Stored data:
--- START ---
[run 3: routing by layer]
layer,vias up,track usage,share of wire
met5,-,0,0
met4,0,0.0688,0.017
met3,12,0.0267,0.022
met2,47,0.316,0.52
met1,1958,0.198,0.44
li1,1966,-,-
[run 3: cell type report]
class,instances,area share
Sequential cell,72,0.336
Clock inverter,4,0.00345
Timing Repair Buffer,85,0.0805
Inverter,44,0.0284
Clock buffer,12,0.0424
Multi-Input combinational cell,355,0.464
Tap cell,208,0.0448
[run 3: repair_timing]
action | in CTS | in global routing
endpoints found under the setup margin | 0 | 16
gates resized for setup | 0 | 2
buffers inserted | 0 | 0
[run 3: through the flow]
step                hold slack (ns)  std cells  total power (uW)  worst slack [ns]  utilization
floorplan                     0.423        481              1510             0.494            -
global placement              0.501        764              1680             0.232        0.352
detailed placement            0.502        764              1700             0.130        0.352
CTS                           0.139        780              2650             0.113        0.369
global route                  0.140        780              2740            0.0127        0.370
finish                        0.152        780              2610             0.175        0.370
**config.mk**
```make
export PLATFORM = sky130hd
export DESIGN_NAME = wdog_keyed
export DESIGN_NICKNAME = d
export VERILOG_FILES = /design/src/rtl/wdog_pkg.sv /design/src/rtl/wdog_mode.sv /design/src/rtl/wdog_count.sv /design/src/rtl/wdog_flags.sv /design/src/rtl/wdog_keyed.sv
export SDC_FILE = /design/constraint.sdc
export NUM_CORES = 1
export LEC_CHECK = 0
export ABC_AREA = 1
export BUFFER_PORTS_ARGS = -buffer_cell sky130_fd_sc_hd__buf_4
export CORE_MARGIN = 4
export CORE_UTILIZATION = 28
export DETAILED_ROUTE_END_ITERATION = 16
export MAX_ROUTING_LAYER = met4
export SYNTH_ARGS = -nofsm -noshare
export SYNTH_HDL_FRONTEND = slang
export SYNTH_SLANG_ARGS = --single-unit
```
**constraint.sdc**
```tcl
create_clock -name clk -period 2.2 [get_ports clk]
set_input_delay 0.44 -clock clk [delete_from_list [all_inputs] [get_ports clk]]
set_output_delay 0.44 -clock clk [all_outputs]
set_load 0.1 [all_outputs]
```
**src/rtl/wdog_pkg.sv**
```systemverilog
package wdog_pkg;
  localparam int REG_W     = 32;
  localparam int FIELD_MAX = 12;
  localparam logic [1:0] ADDR_CTRL = 2'd0;
  localparam logic [1:0] ADDR_MODE = 2'd1;
  localparam logic [1:0] ADDR_STAT = 2'd2;
  localparam int B_IRQEN   = 12;
  localparam int B_RSTEN   = 13;
  localparam int B_DIS     = 15;
  localparam int DELTA_LSB = 16;
  localparam int B_IDLE    = 28;
  localparam int B_DBG     = 29;
  localparam int KEY_LSB   = 24;
  localparam logic [7:0] RESTART_KEY = 8'hA5;
  localparam int B_RESTART = 0;

  typedef struct packed {
    logic idle_halt;
    logic dbg_halt;
    logic dis;
    logic rst_en;
    logic irq_en;
  } mode_ctl_t;
endpackage

```
**src/rtl/wdog_mode.sv**
```systemverilog
module wdog_mode
  import wdog_pkg::*;
#(
  parameter int CNT_W = 12
) (
  input  logic             clk,
  input  logic             rst_n,
  input  logic             wr,
  input  logic [REG_W-1:0] wdata,
  output logic [CNT_W-1:0] reload,
  output logic [CNT_W-1:0] delta,
  output mode_ctl_t        ctl,
  output logic [REG_W-1:0] rdata
);
  logic unused_wdata;
  assign unused_wdata = ^wdata;

  always_ff @(posedge clk or negedge rst_n) begin
    if (!rst_n) begin
      reload <= '1;
      delta  <= '1;
      ctl    <= '{idle_halt: 1'b0, dbg_halt: 1'b0, dis: 1'b0, rst_en: 1'b1, irq_en: 1'b0};
    end else if (wr) begin
      ctl.idle_halt <= wdata[B_IDLE];
      ctl.dbg_halt  <= wdata[B_DBG];
      ctl.dis       <= wdata[B_DIS];
      ctl.rst_en    <= wdata[B_RSTEN];
      ctl.irq_en    <= wdata[B_IRQEN];
      if (!ctl.dis) begin
        reload <= wdata[CNT_W-1:0];
        delta  <= wdata[DELTA_LSB +: CNT_W];
      end
    end
  end

  always_comb begin
    rdata = '0;
    rdata[CNT_W-1:0]          = reload;
    rdata[DELTA_LSB +: CNT_W] = delta;
    rdata[B_IRQEN]            = ctl.irq_en;
    rdata[B_RSTEN]            = ctl.rst_en;
    rdata[B_DIS]              = ctl.dis;
    rdata[B_IDLE]             = ctl.idle_halt;
    rdata[B_DBG]              = ctl.dbg_halt;
  end

  assert_fields_locked_R4: assert property (@(posedge clk) disable iff (!rst_n)
    (wr && ctl.dis) |=> ($stable(reload) && $stable(delta)));
endmodule

```
**src/rtl/wdog_count.sv**
```systemverilog
module wdog_count #(
  parameter int CNT_W = 12
) (
  input  logic             clk,
  input  logic             rst_n,
  input  logic             tick,
  input  logic             enabled,
  input  logic             frozen,
  input  logic             restart,
  input  logic [CNT_W-1:0] reload,
  input  logic [CNT_W-1:0] delta,
  output logic             expire,
  output logic             win_err
);
  logic [CNT_W-1:0] count;
  logic             do_restart;
  logic             do_tick;

  assign do_restart = restart && enabled;
  assign do_tick    = tick && enabled && !frozen;
  assign win_err    = do_restart && (count > delta);
  assign expire     = !do_restart && do_tick && (count == '0);

  always_ff @(posedge clk or negedge rst_n) begin
    if (!rst_n) begin
      count <= '1;
    end else if (do_restart) begin
      count <= reload;
    end else if (do_tick) begin
      if (count == '0) count <= reload;
      else             count <= count - 1'b1;
    end
  end

  assert_hold_disabled_R3: assert property (@(posedge clk) disable iff (!rst_n)
    !enabled |=> $stable(count));
  assert_step_down_R2: assert property (@(posedge clk) disable iff (!rst_n)
    (tick && enabled && !frozen && !restart && count != '0)
      |=> (count == CNT_W'($past(count) - 1'b1)));
  assert_freeze_hold_R9: assert property (@(posedge clk) disable iff (!rst_n)
    (frozen && !restart) |=> $stable(count));
endmodule

```
**src/rtl/wdog_flags.sv**
```systemverilog
module wdog_flags (
  input  logic       clk,
  input  logic       rst_n,
  input  logic       expire,
  input  logic       win_err,
  input  logic       rd_clr,
  input  logic       rst_en,
  input  logic       irq_en,
  input  logic       dis,
  output logic [1:0] flags,
  output logic       rst_req,
  output logic       irq
);
  logic pulse_q;

  always_ff @(posedge clk or negedge rst_n) begin
    if (!rst_n) begin
      flags   <= '0;
      pulse_q <= 1'b0;
    end else begin
      flags   <= (rd_clr ? 2'b00 : flags) | {win_err, expire};
      pulse_q <= (expire || win_err) && rst_en;
    end
  end

  assign rst_req = pulse_q;
  assign irq     = irq_en && !dis && (flags != 2'b00);

  assert_read_clears_R8: assert property (@(posedge clk) disable iff (!rst_n)
    (rd_clr && !expire && !win_err) |=> (flags == 2'b00));
  assert_pulse_needs_event_R7: assert property (@(posedge clk) disable iff (!rst_n)
    rst_req |-> ($past(expire) || $past(win_err)));
endmodule

```
**src/rtl/wdog_keyed.sv**
```systemverilog
module wdog_keyed
  import wdog_pkg::*;
#(
  parameter int CNT_W = 12
) (
  input  logic        clk,
  input  logic        rst_n,
  input  logic        tick_en,
  input  logic        idle_in,
  input  logic        debug_in,
  input  logic        wr_en,
  input  logic [1:0]  wr_addr,
  input  logic [31:0] wr_data,
  input  logic        rd_en,
  input  logic [1:0]  rd_addr,
  output logic [31:0] rd_data,
  output logic        rst_req,
  output logic        irq
);
  logic [CNT_W-1:0] reload;
  logic [CNT_W-1:0] delta;
  mode_ctl_t        ctl;
  logic [REG_W-1:0] mode_rdata;
  logic [1:0]       flags;
  logic             mode_wr;
  logic             restart;
  logic             frozen;
  logic             expire;
  logic             win_err;
  logic             stat_rd;

  assign mode_wr = wr_en && (wr_addr == ADDR_MODE);
  assign restart = wr_en && (wr_addr == ADDR_CTRL)
                && (wr_data[KEY_LSB +: 8] == RESTART_KEY) && wr_data[B_RESTART];
  assign frozen  = (idle_in && ctl.idle_halt) || (debug_in && ctl.dbg_halt);
  assign stat_rd = rd_en && (rd_addr == ADDR_STAT);

  wdog_mode #(.CNT_W(CNT_W)) u_mode (
    .clk(clk), .rst_n(rst_n), .wr(mode_wr), .wdata(wr_data),
    .reload(reload), .delta(delta), .ctl(ctl), .rdata(mode_rdata)
  );

  wdog_count #(.CNT_W(CNT_W)) u_count (
    .clk(clk), .rst_n(rst_n), .tick(tick_en), .enabled(!ctl.dis),
    .frozen(frozen), .restart(restart), .reload(reload), .delta(delta),
    .expire(expire), .win_err(win_err)
  );

  wdog_flags u_flags (
    .clk(clk), .rst_n(rst_n), .expire(expire), .win_err(win_err),
    .rd_clr(stat_rd), .rst_en(ctl.rst_en), .irq_en(ctl.irq_en), .dis(ctl.dis),
    .flags(flags), .rst_req(rst_req), .irq(irq)
  );

  always_comb begin
    rd_data = '0;
    if (rd_en) begin
      case (rd_addr)
        ADDR_MODE: rd_data = mode_rdata;
        ADDR_STAT: rd_data = {30'd0, flags};
        default:   rd_data = '0;
      endcase
    end
  end

  assert_bad_key_ignored_R5: assert property (@(posedge clk) disable iff (!rst_n)
    (wr_en && wr_addr == ADDR_CTRL && wr_data[KEY_LSB +: 8] != RESTART_KEY)
      |=> !$rose(flags[1]));
endmodule

```
==> run summary <==
Once the floorplan was initialized, standard cells occupied 28.9% of the core. The final hold violation count is 0. The final clock skew came out at 0.00605 ns. STA classifies the critical path endpoint as an output port. The largest individual stage delay along the critical path comes from the cell sky130_fd_sc_hd__buf_4. TritonCTS built the clock tree. Setup violations remaining at the end of the flow were counted as 0. The post-layout net count is approximately 530. The total area of multi-input combinational cells came out at between 1500 and 2000 um2. The maximum fanout encountered on the critical timing path is 10. The commonest cells after synthesis are 93 x sky130_fd_sc_hd__nand2_1, 83 x sky130_fd_sc_hd__nor2_1, 55 x sky130_fd_sc_hd__inv_1, 37 x sky130_fd_sc_hd__dfstp_2, 29 x sky130_fd_sc_hd__nand3_1. The synthesis-to-finish area growth is 34.2%. The height of the die came out at 109 um. By area, the combinational part of the netlist is dominated by simple AND/OR/NAND/NOR gates. The placeable core area came out at between 9000 and 10000 um2.

The critical path's most frequent cell is sky130_fd_sc_hd__buf_4. The critical path arrival came out at around 1.7 ns. In this run, placement finished with an instance count of between 500 and 600. After Yosys synthesis, and, or, nand and nor cells account for 32.4% of the synthesized area. The wire length of the first global-routing pass came out at 12.4 mm.

The count of non-filler cells in the finished layout is 602. Setup repair after global routing left no endpoint under its margin. Data on the critical path is required at its endpoint by about 1.8 ns. Buffers inserted during clock tree synthesis total 5.

The count of buffers inserted at the top-level ports came out at 72. The number of max-slew violations in the final report came out at 0. The number of antenna diodes is 0. The worst pin sits at a relative slew slack of 57.7%. The via count of the first global-routing pass came out at 2732. In the final layout, flip-flops and latches occupy 1150 um2. The number of cells on the worst reg-to-reg path is 10. The cell sitting at the root of the clock tree is a sky130_fd_sc_hd__clkbuf_8.

Based on the critical path, the design can be clocked at up to 477 MHz. For this run, the leading register cell type out of synthesis is sky130_fd_sc_hd__dfstp_2. STA classifies the critical path startpoint as an input pin. The post-synthesis instance area came out at 2840 um2. The leakage power total is 1.95 nW. The average footprint of a synthesized cell came out at 7.18 um2. The transition time of the tightest slew-check pin is 0.635 ns. The tree built by TritonCTS fans out to 44 sinks.

Measured along the x axis, the die boundary spans 109 um. The post-cts hold buffer count came out at 0. Across the VDD grid, the largest voltage drop is 0.362 mV. The residual antenna-violating net count after detailed routing came out at 0. The post-synthesis cell count is 395. The total chip power is 3.73 mW. The source-to-sink clock delay at the later pin of the worst-skew pair is around 0.30 ns. The yosys synthesis warning count is 0. The synthesized-area fraction occupied by xor and xnor cells came out at 0.927%. On the worst path, the slowest cell contributes a delay of 0.29 ns. The worst hold path belongs to the class in -> async.

The wire length reported by the detailed router came out at 7.30 mm. The number of placed I/O pins came out at 77. The post-route netlist has between 30 and 40% of its cells at a drive strength greater than 1.

The clock slew at the register clock pins of the worst setup and hold paths came out at 0.08 ns. The worst hold slack across all endpoints came out at approximately 0.12 ns. The pin count of the biggest net entering global routing is 48.

The post-synthesis async set-or-reset flop share came out at between 90% and 100%. Summed over all layers, the global routing overflow is 0. The maximum clock path buffer count is 2. The sequential cell area fraction in the yosys report is 40.5%. The H-tree was split into 2 levels. Routability-driven placement finished with a final weighted congestion of 0.846. The final critical-path share of the clock period came out at 95.4%. The complex-gate fraction of the synthesized area is 7.81%. The number of enable-type register cells in the synthesized netlist is 0.

In this run the post-CTS setup repair buffer count came out at 0. The number of iterations in the first detailed-routing pass is 4. The number of placement rows is 36. The die covers 11800 um2.

The final critical path time including I/O delays and setup is 2.10 ns. Global routing consumed, over all layers together, 13.4% of the routing resources. The average wire per cell in the routed design came out at 12.1 um. Summing the areas of all fa, ha and maj instances in the mapped netlist gives under 10% of the synthesized area. The final-layout fill cell count is 1072. Ranked by total cell area, the synthesized netlist is headed by sky130_fd_sc_hd__dfstp_2 34%, sky130_fd_sc_hd__nand2_1 12%, sky130_fd_sc_hd__nor2_1 11%, sky130_fd_sc_hd__inv_1 7.3%, sky130_fd_sc_hd__ha_1 6.6%. In the synthesized netlist, mux cells make up 0.397% of the area. The sum of net half-perimeters after detailed placement is 5.71 mm.

The via total after detailed routing came out at between 2000 and 3000. The synthesized flop and latch total came out at 44. The violation count after the first detailed-routing iteration is 111.

Dividing the detail-routed via count by the number of cells gives 4.46. The critical path is of the in -> out type. For the final routed database, the setup TNS stands at 0 ns. The largest total area in the synthesized netlist belongs to sky130_fd_sc_hd__dfstp_2.

The netlist uses 32 different library cells. The flow ran to the end, and the final reports show no timing, DRC or antenna violations. The number of antenna violations at the first check in global routing was 0. The most common cell in the synthesized netlist is sky130_fd_sc_hd__nand2_1. Dividing total power by cell area gives a power density of 979 nW/um2. Max-cap violations in this run came to 0. The share of the synthesized area in the top cell type came out at 34.3%. The number of gates resized after CTS came out at 0.

The number of design rule violations left after detail routing came out at 0. Traced cell by cell, the critical path runs through buf_4 -> inv_1 -> ha_1 -> inv_1 -> nand3_4 -> buf_4 -> nor2_1 -> buf_4.
[stage by stage]
stage	setup WS, ns	instance area [um2]	utilization, %
floorplan	-0.520	3060	-
global placement	0.105	3700	37.7
detailed placement	0.0838	3700	37.7
CTS	0.0840	3810	38.8
global route	0.000297	3810	38.8
finish	0.102	3810	38.8
[layer usage]
metal  vias to the layer above  global-route usage [%]  routed length [um]
met1                      1251                    16.7                3300
met4                         0                    3.34                  85
met5                         -                       -                   0
met2                        62                    22.5                3560
met3                         8                    2.49                 354
li1                       1363                       -                   -
[path summary, 6_finish.rpt]
kind | slack [ns] | end | startpoint
max in group asynchronous | 1.69 | u_count.count[4] | rst_n
max | 0.10 | rd_data[3] | rd_addr[0]
min reg2reg | 0.49 | u_mode.delta[9] | u_mode.delta[9]
max reg2reg | 0.46 | u_flags.rst_req | u_mode.delta[11]
min in group clk | 0.37 | u_mode.reload[4] | wr_data[4]
min | 0.12 | u_mode.ctl[3] | rst_n
[kinds of logic (layout without fill, tap and decap cells)]
family / count (synthesis) / count (layout)
flops: 44 / 44
compound gates: 41 / 41
fa+ha+maj: 15 / 15
mux: 1 / 1
xor+xnor: 3 / 3
buf+inv: 70 / 142
other cells: 1 / 3
simple gates: 220 / 220
[worst max-delay path: cells and delay by family]
family,cells,cell delay [ns]
fa+ha+maj,1,0.28
buf+inv,5,0.74
simple gates,2,0.19
[state kept, by name, summed over array words and instances (netlist names)]
name / cells
u_count.count: 12
u_mode.delta: 12
u_mode.reload: 12
u_mode.ctl: 5
u_flags.flags: 2
u_flags.rst_req: 1
[placed cells by master, fill, tap and decap left out, drive strengths merged]
master  instances
nand2          96
nor2           88
buf            78
inv            56
dfstp          37
nand3          30
a21oi          29
ha             15
o21ai           9
dfrtp           7
clkbuf          6
nand4           4
xnor2           3
conb            3
o22ai           2
nor3            1
a21o            1
nand3b          1
mux2            1
clkinv          1
bufinv          1
[report_power, final]
part / internal, mW / total, mW / switching, mW
Clock: 0.337 / 0.623 / 0.286
Combinational: 0.584 / 1.66 / 1.08
Sequential: 1.24 / 1.44 / 0.198
[cell type report]
class                      count  share of cell area [%]
clock inverter                 2                   0.920
clock buffer                   6                    1.91
inverter                      56                    5.59
tap                          133                    4.37
multi-input combinational    283                    41.0
sequential                    44                    30.1
timing repair buffer          78                    16.0
(Power assumes the default switching activity.)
--- END ---
Your goal: Check each line above for the string "antenna" and show the ones that have it.

Solution to this task:
The count of buffers inserted at the top-level ports came out at 72. The number of max-slew violations in the final report came out at 0. The number of antenna diodes is 0. The worst pin sits at a relative slew slack of 57.7%. The via count of the first global-routing pass came out at 2732. In the final layout, flip-flops and latches occupy 1150 um2. The number of cells on the worst reg-to-reg path is 10. The cell sitting at the root of the clock tree is a sky130_fd_sc_hd__clkbuf_8.
Measured along the x axis, the die boundary spans 109 um. The post-cts hold buffer count came out at 0. Across the VDD grid, the largest voltage drop is 0.362 mV. The residual antenna-violating net count after detailed routing came out at 0. The post-synthesis cell count is 395. The total chip power is 3.73 mW. The source-to-sink clock delay at the later pin of the worst-skew pair is around 0.30 ns. The yosys synthesis warning count is 0. The synthesized-area fraction occupied by xor and xnor cells came out at 0.927%. On the worst path, the slowest cell contributes a delay of 0.29 ns. The worst hold path belongs to the class in -> async.
The netlist uses 32 different library cells. The flow ran to the end, and the final reports show no timing, DRC or antenna violations. The number of antenna violations at the first check in global routing was 0. The most common cell in the synthesized netlist is sky130_fd_sc_hd__nand2_1. Dividing total power by cell area gives a power density of 979 nW/um2. Max-cap violations in this run came to 0. The share of the synthesized area in the top cell type came out at 34.3%. The number of gates resized after CTS came out at 0.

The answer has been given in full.